Functional Urologic Surgery in Neurogenic and Oncologic Diseases by Antonio Carbone Giovanni Palleschi Antonio Luigi Pastore & Aurel Messas
Author:Antonio Carbone, Giovanni Palleschi, Antonio Luigi Pastore & Aurel Messas
Language: eng
Format: epub
Publisher: Springer International Publishing, Cham
The primary aim of rectal cancer surgery is a curative resection. Even so, quality of life (QoL) may be considered as crucial as life expectancy. In particular, during surgery for rectal cancer, the maintenance of a proper genitourinary function by autonomic nerves preservation has become essential [10].
Nevertheless, even during correct TME with nerve preservation, rates of genitourinary dysfunctions remain high, particularly after abdominal-perineal resection. Before the introduction of TME technique, the incidence of postoperative voiding and sexual dysfunction was unacceptable, with reported rates from 10 to 30 % and 40–60 %, respectively. Recent studies on autonomic nerve preservation during TME have described reduced postoperative rates of voiding and sexual dysfunction in the range of 0–12 % and 10–35 %, respectively [11]. However, the real impact of the problem is probably higher, due to difficulties in conducting exhaustive clinical studies on this matter.

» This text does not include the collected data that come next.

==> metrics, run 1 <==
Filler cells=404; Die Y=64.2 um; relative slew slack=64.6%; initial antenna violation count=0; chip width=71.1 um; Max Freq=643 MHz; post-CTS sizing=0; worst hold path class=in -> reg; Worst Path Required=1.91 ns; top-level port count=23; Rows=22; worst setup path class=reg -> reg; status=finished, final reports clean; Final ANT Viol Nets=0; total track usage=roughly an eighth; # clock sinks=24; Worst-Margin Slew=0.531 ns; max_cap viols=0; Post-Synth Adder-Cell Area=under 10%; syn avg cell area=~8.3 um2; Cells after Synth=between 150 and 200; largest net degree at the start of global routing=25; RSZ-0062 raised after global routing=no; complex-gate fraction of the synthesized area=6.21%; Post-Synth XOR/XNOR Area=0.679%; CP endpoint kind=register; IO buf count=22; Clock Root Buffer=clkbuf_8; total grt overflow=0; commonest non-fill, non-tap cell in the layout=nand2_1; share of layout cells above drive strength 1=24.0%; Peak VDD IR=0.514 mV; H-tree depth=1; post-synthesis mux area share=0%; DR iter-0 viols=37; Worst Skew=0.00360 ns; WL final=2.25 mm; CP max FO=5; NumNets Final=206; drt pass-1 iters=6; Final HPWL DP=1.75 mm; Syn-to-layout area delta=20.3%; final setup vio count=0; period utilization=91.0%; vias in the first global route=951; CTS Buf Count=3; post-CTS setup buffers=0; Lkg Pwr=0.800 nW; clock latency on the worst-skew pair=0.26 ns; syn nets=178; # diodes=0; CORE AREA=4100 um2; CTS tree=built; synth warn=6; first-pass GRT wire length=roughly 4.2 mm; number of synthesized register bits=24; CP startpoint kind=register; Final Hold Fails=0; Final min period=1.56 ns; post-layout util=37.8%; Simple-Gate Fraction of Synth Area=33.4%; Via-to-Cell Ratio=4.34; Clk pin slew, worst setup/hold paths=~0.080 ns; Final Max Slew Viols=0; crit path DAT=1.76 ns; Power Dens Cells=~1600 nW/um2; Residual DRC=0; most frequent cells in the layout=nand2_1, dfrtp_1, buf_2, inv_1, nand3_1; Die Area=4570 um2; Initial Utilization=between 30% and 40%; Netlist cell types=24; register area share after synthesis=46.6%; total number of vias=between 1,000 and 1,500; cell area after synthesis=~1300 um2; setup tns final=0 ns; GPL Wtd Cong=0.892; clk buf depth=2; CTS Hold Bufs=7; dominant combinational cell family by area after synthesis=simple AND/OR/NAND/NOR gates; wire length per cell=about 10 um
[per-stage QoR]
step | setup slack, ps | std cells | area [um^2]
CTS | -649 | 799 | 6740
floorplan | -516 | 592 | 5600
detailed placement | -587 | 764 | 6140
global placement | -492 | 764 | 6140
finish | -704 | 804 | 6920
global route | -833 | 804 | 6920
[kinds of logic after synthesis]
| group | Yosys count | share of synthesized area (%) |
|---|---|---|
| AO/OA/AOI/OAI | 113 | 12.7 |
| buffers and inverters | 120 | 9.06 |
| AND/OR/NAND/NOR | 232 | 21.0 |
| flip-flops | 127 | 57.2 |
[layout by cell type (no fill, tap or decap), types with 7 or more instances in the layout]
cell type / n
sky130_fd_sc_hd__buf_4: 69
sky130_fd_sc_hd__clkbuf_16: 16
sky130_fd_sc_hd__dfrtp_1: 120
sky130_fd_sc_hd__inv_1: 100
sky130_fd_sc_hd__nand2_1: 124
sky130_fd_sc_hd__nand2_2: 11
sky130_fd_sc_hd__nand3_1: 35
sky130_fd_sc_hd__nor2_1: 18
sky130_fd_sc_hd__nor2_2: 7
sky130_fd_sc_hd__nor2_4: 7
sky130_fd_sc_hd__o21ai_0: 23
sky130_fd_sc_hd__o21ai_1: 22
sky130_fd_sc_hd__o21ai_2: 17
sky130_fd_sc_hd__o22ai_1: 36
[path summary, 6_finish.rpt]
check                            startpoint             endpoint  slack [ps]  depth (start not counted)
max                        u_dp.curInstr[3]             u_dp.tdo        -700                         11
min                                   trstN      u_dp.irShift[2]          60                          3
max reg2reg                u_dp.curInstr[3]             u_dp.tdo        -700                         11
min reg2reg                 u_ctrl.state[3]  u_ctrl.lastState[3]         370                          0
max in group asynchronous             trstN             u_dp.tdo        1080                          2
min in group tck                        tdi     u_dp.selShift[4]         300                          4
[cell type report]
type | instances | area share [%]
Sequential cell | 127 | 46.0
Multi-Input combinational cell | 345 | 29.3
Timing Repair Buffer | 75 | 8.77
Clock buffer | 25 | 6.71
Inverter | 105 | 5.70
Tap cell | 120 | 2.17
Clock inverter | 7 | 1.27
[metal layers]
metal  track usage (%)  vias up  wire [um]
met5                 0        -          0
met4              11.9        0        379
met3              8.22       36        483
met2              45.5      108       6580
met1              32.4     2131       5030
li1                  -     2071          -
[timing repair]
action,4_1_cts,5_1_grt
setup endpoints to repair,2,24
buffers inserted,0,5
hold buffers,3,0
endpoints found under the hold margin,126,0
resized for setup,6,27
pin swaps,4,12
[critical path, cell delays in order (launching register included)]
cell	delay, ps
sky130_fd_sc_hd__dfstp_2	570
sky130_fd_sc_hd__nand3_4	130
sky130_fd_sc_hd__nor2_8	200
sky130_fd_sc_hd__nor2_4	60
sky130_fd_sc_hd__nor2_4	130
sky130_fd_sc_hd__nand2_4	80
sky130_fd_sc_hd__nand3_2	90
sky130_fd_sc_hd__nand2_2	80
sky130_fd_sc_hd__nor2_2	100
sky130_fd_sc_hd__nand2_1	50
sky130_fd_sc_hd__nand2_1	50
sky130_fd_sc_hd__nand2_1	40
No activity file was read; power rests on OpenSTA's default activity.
### config.mk
export PLATFORM = sky130hd
export DESIGN_NAME = exc_escalate
export DESIGN_NICKNAME = d
export VERILOG_FILES = /design/src/rtl/exc_esc_pkg.sv /design/src/rtl/exc_classify.sv /design/src/rtl/exc_esc_matrix.sv /design/src/rtl/exc_nest_counter.sv /design/src/rtl/exc_escalate.sv
export SDC_FILE = /design/constraint.sdc
export NUM_CORES = 1
export LEC_CHECK = 0
export BUFFER_PORTS_ARGS = -buffer_cell sky130_fd_sc_hd__buf_2
export CAP_MARGIN = 20
export CORE_UTILIZATION = 31
export DETAILED_ROUTE_END_ITERATION = 12
export SLEW_MARGIN = 0
export SYNTH_ARGS = -nofsm -noshare
export SYNTH_HDL_FRONTEND = slang
export SYNTH_SLANG_ARGS = --single-unit
### constraint.sdc
create_clock -name clk -period 2.3 [get_ports clk]
set_clock_uncertainty 0.15 [all_clocks]
set_input_delay 0.115 -clock clk [delete_from_list [all_inputs] [get_ports clk]]
set_output_delay 0.115 -clock clk [all_outputs]
set_load 0.1 [all_outputs]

The COLOR II randomized trial, published in 2014 [12], compared genitourinary dysfunction after laparoscopic versus open surgery for rectal cancer. The evaluation of outcomes was made with the administration of QLQ-CR38 questionnaire before surgery and after 4 weeks, 6, 12, and 24 months. Among 617 patients enrolled (all with single rectal carcinoma located within 15 cm from the anal verge in a 2:1 ratio/randomization of laparoscopic to open), only 385 completed this phase of trial, thus confirming the difficulty to conduct functional evaluations in such patients. Genitourinary function was altered after 4 weeks in both groups (patients with a single rectal cancer within 15 cm from the anal verge), even if without significant differences. After 12 months, slight improvement in sexual function was observed. The erectile dysfunction, observed in 64.5 % of patients treated by laparoscopy and 55.6 % of patients treated by open access, worsened at 81.1 % and 80.5 %, respectively, 4 weeks after surgery and 76.3 and 75.5 % after 12 months (with no significant difference between the two groups).
A recent meta-analysis reported controversial results of laparoscopic versus open surgery. In fact, while some studies reported similar functional results (9.5 % of cases with postoperative erectile dysfunction and 3.1 % of cases with late bladder dysfunction), others report worse results in laparoscopic approach than open surgery (increase of impotence or retrograde ejaculation) [13]. Hence, it remains unclear whether a mini-invasive approach may affect genitourinary function more than open surgery, as these results may be due to limited available data or different criteria of analysis.
Urinary and sexual damage can be attributed to somatic and autonomic pelvic nerve injury during surgery. However, analyzing the functional outcomes after laparoscopic TME, we should consider that they may be biased by the multimodal therapy (preoperative chemotherapy and radiotherapy) employed in these patients and not only be directly caused only by the intraoperative preservation of the anatomy. Contin [14] compares late functional outcomes following preoperative neoadjuvant radiotherapy (RT) or combined chemoradiotherapy (CRT) plus surgery or surgery alone in the treatment of rectal cancer. This study highlighted that CRT negatively affects sexual functionality and concludes that the potential benefits of RT or CRT need to be balanced against the risk of increased genitourinary dysfunctions, independently of the surgical technique used.